(Source records)
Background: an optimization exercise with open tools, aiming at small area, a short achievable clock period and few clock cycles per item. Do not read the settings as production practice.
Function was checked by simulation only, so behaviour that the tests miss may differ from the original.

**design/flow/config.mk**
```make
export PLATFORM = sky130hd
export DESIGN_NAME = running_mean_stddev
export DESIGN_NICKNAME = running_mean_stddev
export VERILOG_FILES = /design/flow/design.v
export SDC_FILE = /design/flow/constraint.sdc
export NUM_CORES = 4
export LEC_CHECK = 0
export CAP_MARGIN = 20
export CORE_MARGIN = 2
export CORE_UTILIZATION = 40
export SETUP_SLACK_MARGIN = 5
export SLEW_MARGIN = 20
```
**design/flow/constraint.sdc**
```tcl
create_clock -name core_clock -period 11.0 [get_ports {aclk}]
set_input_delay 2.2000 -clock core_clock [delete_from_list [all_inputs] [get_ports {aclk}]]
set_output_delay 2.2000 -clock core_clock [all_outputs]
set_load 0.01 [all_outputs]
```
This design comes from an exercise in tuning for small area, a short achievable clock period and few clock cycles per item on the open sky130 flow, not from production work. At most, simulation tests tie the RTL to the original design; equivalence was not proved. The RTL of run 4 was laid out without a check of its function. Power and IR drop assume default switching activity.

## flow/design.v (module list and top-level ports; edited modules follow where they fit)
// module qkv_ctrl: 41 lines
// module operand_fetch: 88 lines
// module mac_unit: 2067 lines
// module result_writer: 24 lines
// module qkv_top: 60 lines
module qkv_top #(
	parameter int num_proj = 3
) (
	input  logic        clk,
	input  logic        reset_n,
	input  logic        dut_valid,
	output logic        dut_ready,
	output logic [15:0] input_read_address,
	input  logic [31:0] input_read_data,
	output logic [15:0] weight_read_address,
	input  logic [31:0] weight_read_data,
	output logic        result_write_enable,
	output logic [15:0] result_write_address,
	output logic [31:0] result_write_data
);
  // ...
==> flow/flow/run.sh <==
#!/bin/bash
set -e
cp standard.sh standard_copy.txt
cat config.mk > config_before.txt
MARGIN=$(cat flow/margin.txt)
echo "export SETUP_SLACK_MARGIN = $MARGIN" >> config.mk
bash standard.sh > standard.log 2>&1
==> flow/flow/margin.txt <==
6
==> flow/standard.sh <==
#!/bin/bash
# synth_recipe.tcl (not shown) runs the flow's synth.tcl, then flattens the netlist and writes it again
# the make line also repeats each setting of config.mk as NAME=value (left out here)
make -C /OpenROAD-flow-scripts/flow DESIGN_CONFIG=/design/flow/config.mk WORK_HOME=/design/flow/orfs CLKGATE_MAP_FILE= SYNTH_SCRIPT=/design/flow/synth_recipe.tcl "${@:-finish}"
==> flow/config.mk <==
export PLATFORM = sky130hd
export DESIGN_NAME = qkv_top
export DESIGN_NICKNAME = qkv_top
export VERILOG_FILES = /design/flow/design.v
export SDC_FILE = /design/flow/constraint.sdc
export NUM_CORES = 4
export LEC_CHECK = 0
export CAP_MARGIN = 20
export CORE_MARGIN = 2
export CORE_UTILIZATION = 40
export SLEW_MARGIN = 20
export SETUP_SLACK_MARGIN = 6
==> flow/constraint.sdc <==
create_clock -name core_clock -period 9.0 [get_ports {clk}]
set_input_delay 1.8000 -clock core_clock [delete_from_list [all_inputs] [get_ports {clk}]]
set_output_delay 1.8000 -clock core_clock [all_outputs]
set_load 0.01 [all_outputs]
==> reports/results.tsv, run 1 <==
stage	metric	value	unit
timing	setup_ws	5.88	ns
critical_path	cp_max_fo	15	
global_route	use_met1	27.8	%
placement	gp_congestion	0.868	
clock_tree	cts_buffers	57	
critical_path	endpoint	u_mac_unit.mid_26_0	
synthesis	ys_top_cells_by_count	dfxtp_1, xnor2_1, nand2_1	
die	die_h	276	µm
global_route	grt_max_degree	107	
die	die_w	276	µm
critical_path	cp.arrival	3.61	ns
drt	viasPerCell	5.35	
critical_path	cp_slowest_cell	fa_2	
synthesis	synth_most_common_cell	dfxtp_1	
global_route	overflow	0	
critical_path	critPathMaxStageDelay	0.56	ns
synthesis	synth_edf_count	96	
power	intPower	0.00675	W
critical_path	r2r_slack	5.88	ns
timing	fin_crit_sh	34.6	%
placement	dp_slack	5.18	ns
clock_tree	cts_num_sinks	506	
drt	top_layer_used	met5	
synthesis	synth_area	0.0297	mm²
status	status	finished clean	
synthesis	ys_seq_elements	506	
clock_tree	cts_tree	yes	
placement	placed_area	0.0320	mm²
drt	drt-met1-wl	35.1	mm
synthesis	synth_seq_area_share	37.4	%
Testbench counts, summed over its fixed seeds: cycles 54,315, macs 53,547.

* * *

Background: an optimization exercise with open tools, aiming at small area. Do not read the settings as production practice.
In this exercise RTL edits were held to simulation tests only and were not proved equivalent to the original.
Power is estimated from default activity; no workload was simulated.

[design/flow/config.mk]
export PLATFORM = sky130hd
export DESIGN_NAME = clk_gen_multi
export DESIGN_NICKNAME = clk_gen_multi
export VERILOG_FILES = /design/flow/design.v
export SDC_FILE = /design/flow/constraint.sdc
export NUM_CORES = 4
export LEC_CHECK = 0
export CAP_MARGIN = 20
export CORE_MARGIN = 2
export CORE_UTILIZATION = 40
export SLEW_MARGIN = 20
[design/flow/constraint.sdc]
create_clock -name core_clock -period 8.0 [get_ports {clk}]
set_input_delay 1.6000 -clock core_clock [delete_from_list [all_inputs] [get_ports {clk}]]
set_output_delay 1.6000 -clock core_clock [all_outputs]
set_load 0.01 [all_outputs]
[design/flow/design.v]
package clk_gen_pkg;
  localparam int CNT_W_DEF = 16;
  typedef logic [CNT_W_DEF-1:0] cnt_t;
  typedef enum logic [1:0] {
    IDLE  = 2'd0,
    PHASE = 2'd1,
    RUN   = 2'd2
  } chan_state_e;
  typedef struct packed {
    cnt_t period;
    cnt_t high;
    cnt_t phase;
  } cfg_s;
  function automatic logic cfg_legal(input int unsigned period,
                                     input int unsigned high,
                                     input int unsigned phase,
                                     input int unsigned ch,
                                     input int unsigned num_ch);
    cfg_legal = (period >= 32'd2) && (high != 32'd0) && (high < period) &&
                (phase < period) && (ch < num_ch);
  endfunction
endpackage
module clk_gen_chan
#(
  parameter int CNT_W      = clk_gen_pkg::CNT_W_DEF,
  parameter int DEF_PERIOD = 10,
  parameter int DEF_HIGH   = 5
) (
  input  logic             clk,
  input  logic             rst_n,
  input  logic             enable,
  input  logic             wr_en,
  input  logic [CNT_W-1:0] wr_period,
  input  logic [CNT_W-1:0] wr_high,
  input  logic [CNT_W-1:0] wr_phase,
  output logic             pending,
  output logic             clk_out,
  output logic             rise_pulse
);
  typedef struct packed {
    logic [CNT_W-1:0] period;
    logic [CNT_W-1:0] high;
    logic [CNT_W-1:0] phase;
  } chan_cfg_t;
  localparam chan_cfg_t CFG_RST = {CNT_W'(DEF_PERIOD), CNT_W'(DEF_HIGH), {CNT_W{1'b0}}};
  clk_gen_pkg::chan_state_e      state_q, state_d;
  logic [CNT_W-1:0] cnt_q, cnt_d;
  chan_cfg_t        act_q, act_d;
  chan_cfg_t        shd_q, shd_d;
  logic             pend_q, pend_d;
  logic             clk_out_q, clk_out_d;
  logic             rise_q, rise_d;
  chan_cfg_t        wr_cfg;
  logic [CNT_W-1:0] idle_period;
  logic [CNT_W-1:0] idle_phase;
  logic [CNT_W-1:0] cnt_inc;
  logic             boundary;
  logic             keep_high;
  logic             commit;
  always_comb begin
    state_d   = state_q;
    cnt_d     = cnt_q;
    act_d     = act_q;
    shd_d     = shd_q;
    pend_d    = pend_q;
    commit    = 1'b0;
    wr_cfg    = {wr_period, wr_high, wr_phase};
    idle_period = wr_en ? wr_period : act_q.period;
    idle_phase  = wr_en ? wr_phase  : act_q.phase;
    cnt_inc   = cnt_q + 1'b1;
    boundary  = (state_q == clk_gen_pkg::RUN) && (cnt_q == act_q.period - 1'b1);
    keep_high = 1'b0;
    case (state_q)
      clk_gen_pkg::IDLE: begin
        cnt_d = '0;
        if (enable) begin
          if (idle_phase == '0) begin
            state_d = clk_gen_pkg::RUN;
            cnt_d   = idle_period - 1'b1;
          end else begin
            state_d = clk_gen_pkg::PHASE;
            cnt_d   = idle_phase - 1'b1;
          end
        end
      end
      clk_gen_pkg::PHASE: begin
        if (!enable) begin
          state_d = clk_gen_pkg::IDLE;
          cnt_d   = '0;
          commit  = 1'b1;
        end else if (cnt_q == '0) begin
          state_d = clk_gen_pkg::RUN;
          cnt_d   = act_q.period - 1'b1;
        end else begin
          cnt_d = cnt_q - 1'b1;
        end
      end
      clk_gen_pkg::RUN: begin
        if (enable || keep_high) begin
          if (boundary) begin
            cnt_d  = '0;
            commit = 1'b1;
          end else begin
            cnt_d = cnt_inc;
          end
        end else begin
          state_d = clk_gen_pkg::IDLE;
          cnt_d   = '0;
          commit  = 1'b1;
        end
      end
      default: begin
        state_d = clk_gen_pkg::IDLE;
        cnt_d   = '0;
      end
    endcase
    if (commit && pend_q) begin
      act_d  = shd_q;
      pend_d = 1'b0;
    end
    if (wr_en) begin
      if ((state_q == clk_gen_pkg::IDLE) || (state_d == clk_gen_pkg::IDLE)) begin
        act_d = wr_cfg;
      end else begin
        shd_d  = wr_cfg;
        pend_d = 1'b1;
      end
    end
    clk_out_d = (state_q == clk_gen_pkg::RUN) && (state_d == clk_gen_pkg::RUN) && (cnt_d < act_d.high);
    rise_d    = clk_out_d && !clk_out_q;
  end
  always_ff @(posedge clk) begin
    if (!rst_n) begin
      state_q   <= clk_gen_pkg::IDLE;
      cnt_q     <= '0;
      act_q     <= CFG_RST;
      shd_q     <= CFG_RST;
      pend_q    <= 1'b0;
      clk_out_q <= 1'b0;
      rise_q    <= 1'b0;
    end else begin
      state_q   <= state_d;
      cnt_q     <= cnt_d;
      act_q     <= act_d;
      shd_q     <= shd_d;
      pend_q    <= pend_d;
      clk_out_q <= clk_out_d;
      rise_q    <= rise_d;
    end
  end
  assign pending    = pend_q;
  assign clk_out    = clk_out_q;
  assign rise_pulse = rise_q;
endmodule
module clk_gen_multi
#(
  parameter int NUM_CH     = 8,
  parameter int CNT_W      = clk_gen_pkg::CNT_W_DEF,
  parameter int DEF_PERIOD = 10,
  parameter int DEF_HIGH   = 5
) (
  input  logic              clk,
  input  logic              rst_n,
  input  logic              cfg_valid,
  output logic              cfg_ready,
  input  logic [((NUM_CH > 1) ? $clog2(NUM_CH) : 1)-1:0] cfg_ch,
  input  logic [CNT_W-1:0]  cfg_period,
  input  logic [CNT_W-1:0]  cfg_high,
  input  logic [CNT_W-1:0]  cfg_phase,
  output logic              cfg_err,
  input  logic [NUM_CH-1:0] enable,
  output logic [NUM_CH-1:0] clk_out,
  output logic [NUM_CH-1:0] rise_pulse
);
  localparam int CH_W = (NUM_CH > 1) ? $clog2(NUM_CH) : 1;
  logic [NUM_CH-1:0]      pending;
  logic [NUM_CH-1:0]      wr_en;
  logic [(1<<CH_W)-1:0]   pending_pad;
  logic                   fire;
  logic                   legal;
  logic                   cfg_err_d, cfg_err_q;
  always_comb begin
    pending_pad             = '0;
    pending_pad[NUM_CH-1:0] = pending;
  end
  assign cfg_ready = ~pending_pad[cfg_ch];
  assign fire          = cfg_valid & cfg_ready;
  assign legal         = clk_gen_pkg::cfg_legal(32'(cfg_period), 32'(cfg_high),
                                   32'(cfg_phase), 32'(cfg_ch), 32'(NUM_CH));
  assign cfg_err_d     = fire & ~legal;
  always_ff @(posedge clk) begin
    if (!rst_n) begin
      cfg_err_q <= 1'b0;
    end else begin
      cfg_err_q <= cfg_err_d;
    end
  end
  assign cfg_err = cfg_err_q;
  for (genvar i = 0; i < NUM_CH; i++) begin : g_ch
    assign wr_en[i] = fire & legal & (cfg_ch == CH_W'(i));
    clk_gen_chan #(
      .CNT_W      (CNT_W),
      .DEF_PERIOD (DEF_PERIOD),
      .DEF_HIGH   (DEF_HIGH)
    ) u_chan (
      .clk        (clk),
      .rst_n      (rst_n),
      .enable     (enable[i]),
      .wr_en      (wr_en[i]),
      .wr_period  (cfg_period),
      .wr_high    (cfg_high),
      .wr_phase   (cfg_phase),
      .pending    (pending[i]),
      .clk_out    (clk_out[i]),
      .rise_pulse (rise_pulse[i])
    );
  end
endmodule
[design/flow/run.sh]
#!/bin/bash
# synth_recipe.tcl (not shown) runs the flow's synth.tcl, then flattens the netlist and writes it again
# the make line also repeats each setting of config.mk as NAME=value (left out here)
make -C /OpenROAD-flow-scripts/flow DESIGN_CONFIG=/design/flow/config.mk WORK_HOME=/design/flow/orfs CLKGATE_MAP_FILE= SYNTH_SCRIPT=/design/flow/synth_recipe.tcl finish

## Exercise brief
Above are the records; copy exactly the lines from the line with "export DESIGN_NICKNAME = qkv_top" through the line with "Testbench counts, summed", both included.

## Task output
export DESIGN_NICKNAME = qkv_top
export VERILOG_FILES = /design/flow/design.v
export SDC_FILE = /design/flow/constraint.sdc
export NUM_CORES = 4
export LEC_CHECK = 0
export CAP_MARGIN = 20
export CORE_MARGIN = 2
export CORE_UTILIZATION = 40
export SLEW_MARGIN = 20
export SETUP_SLACK_MARGIN = 6
==> flow/constraint.sdc <==
create_clock -name core_clock -period 9.0 [get_ports {clk}]
set_input_delay 1.8000 -clock core_clock [delete_from_list [all_inputs] [get_ports {clk}]]
set_output_delay 1.8000 -clock core_clock [all_outputs]
set_load 0.01 [all_outputs]
==> reports/results.tsv, run 1 <==
stage	metric	value	unit
timing	setup_ws	5.88	ns
critical_path	cp_max_fo	15	
global_route	use_met1	27.8	%
placement	gp_congestion	0.868	
clock_tree	cts_buffers	57	
critical_path	endpoint	u_mac_unit.mid_26_0	
synthesis	ys_top_cells_by_count	dfxtp_1, xnor2_1, nand2_1	
die	die_h	276	µm
global_route	grt_max_degree	107	
die	die_w	276	µm
critical_path	cp.arrival	3.61	ns
drt	viasPerCell	5.35	
critical_path	cp_slowest_cell	fa_2	
synthesis	synth_most_common_cell	dfxtp_1	
global_route	overflow	0	
critical_path	critPathMaxStageDelay	0.56	ns
synthesis	synth_edf_count	96	
power	intPower	0.00675	W
critical_path	r2r_slack	5.88	ns
timing	fin_crit_sh	34.6	%
placement	dp_slack	5.18	ns
clock_tree	cts_num_sinks	506	
drt	top_layer_used	met5	
synthesis	synth_area	0.0297	mm²
status	status	finished clean	
synthesis	ys_seq_elements	506	
clock_tree	cts_tree	yes	
placement	placed_area	0.0320	mm²
drt	drt-met1-wl	35.1	mm
synthesis	synth_seq_area_share	37.4	%
Testbench counts, summed over its fixed seeds: cycles 54,315, macs 53,547.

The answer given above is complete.